◆ What you have to do: Repeat nothing but the lines below running from the one containing "Crit-path max cell delay: 0.54 ns" to the one containing "Area share of". Keep both end lines.

════════════════════

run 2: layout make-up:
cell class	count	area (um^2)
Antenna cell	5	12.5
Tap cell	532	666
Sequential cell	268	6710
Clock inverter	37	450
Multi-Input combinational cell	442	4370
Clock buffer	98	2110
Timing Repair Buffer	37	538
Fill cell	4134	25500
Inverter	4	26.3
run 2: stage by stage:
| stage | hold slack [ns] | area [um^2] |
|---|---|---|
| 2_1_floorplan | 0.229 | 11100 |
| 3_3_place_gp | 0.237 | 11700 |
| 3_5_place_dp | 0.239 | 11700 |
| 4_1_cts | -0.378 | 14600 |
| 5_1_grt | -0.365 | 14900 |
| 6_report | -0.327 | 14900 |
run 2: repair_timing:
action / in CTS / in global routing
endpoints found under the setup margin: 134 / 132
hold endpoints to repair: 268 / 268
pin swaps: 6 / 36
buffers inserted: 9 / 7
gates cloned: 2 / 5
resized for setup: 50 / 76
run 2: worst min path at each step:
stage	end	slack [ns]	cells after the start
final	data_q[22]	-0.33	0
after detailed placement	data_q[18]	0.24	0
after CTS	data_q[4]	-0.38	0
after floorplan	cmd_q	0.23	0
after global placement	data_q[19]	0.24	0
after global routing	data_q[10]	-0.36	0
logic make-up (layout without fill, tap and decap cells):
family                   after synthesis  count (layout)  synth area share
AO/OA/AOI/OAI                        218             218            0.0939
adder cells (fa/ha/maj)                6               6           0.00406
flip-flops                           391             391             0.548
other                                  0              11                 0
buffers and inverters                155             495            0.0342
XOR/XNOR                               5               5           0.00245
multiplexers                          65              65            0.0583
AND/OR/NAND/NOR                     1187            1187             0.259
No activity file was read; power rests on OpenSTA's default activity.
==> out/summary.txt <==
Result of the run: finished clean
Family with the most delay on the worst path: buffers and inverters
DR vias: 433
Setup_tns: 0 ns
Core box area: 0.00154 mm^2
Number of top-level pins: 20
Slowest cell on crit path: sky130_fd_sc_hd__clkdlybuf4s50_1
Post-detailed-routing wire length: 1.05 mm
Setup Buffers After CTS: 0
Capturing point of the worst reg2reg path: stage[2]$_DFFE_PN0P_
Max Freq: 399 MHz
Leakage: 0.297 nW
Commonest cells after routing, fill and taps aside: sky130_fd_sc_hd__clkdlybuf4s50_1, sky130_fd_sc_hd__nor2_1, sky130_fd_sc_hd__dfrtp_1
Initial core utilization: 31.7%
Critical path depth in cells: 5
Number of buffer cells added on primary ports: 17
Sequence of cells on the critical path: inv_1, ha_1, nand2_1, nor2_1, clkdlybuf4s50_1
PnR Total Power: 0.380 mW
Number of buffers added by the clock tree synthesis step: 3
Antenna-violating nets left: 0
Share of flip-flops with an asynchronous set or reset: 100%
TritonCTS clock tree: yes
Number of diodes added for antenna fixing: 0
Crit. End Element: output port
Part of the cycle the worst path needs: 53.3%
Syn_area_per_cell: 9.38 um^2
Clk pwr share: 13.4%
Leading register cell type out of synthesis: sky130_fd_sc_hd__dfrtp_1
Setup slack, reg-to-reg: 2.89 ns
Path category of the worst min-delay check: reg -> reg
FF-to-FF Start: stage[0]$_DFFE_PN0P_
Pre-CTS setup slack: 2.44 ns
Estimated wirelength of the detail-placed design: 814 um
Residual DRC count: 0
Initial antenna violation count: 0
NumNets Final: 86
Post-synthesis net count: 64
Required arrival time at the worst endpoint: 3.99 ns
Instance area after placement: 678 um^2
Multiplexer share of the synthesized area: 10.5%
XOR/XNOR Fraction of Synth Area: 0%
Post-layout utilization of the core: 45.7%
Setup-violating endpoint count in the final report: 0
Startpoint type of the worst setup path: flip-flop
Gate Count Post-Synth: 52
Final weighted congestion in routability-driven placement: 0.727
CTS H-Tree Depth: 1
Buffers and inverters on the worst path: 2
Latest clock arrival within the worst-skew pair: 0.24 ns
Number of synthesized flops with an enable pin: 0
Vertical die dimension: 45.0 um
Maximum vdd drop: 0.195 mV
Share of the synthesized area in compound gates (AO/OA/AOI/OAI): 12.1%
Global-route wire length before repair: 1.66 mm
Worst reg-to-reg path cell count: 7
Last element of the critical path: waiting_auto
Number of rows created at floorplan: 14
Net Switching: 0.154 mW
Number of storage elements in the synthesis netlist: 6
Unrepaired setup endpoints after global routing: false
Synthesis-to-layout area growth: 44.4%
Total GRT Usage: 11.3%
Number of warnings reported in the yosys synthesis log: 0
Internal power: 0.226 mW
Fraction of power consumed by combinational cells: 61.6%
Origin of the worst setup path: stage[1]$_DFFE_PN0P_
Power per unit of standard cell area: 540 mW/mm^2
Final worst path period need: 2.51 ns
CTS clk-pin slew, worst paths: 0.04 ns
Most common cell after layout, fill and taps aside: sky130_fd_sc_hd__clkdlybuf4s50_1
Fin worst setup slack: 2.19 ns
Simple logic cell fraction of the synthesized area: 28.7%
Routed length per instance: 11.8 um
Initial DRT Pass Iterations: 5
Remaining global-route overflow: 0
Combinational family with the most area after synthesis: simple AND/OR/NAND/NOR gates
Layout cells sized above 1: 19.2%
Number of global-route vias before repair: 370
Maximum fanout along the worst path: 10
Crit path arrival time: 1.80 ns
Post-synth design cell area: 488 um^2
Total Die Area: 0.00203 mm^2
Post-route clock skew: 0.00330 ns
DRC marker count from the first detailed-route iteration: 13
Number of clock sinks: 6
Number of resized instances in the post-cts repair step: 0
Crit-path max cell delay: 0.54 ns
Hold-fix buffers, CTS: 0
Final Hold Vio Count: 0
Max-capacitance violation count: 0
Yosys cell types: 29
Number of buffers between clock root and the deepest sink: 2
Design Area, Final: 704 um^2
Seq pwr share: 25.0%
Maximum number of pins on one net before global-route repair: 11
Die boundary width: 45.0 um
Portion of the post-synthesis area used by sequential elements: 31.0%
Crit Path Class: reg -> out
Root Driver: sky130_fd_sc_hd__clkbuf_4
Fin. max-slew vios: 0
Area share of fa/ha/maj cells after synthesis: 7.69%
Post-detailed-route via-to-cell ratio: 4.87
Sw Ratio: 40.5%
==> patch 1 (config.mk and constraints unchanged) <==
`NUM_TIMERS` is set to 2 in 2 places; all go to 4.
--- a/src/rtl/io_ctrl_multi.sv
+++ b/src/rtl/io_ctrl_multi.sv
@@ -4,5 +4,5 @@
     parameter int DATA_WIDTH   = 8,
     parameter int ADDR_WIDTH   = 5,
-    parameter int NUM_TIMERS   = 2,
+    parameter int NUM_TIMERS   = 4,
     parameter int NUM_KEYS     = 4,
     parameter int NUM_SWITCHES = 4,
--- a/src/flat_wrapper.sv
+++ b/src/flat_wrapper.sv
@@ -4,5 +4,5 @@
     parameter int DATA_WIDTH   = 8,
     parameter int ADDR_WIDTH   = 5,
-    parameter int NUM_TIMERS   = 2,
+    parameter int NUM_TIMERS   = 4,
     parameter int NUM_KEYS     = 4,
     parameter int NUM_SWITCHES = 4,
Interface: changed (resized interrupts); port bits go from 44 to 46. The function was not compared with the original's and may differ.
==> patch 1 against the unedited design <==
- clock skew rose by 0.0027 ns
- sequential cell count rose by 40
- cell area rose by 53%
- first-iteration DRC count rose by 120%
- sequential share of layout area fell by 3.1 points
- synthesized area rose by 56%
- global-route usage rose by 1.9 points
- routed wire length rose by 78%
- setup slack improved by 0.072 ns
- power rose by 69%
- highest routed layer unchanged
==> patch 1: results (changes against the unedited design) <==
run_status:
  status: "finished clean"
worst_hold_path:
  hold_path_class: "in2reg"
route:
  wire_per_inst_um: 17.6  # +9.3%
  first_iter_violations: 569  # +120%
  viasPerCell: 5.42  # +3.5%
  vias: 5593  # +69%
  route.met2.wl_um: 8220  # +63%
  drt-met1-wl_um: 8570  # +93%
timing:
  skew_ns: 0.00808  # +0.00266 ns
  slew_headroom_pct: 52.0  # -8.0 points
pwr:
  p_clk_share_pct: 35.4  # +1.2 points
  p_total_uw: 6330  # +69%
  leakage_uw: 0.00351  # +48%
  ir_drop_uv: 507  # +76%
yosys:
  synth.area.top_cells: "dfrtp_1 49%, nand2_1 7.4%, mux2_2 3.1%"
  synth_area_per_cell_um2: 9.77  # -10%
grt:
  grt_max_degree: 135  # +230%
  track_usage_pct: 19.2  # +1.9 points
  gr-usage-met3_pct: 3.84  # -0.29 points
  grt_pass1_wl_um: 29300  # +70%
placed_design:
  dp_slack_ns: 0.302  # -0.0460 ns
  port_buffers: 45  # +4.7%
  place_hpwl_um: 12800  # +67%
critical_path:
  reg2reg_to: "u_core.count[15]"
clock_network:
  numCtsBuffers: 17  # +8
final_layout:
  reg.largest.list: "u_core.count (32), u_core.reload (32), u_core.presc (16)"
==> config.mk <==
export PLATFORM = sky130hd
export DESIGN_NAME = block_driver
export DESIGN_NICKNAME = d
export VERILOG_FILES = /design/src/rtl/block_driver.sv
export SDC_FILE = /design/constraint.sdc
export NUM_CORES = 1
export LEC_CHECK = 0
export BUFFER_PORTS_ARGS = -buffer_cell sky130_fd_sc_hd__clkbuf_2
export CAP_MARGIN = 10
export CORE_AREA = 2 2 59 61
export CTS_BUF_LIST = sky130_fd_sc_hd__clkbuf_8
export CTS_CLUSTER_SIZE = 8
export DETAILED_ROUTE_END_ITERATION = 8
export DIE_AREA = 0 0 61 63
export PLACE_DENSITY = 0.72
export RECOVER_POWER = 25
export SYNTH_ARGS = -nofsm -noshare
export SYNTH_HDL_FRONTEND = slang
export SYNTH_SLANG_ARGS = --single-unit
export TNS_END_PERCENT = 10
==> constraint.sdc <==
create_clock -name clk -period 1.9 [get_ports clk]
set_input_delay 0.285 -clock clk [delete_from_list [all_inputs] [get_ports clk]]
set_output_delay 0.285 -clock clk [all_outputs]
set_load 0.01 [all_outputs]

════════════════════

◆ Solution:
Crit-path max cell delay: 0.54 ns
Hold-fix buffers, CTS: 0
Final Hold Vio Count: 0
Max-capacitance violation count: 0
Yosys cell types: 29
Number of buffers between clock root and the deepest sink: 2
Design Area, Final: 704 um^2
Seq pwr share: 25.0%
Maximum number of pins on one net before global-route repair: 11
Die boundary width: 45.0 um
Portion of the post-synthesis area used by sequential elements: 31.0%
Crit Path Class: reg -> out
Root Driver: sky130_fd_sc_hd__clkbuf_4
Fin. max-slew vios: 0
Area share of fa/ha/maj cells after synthesis: 7.69%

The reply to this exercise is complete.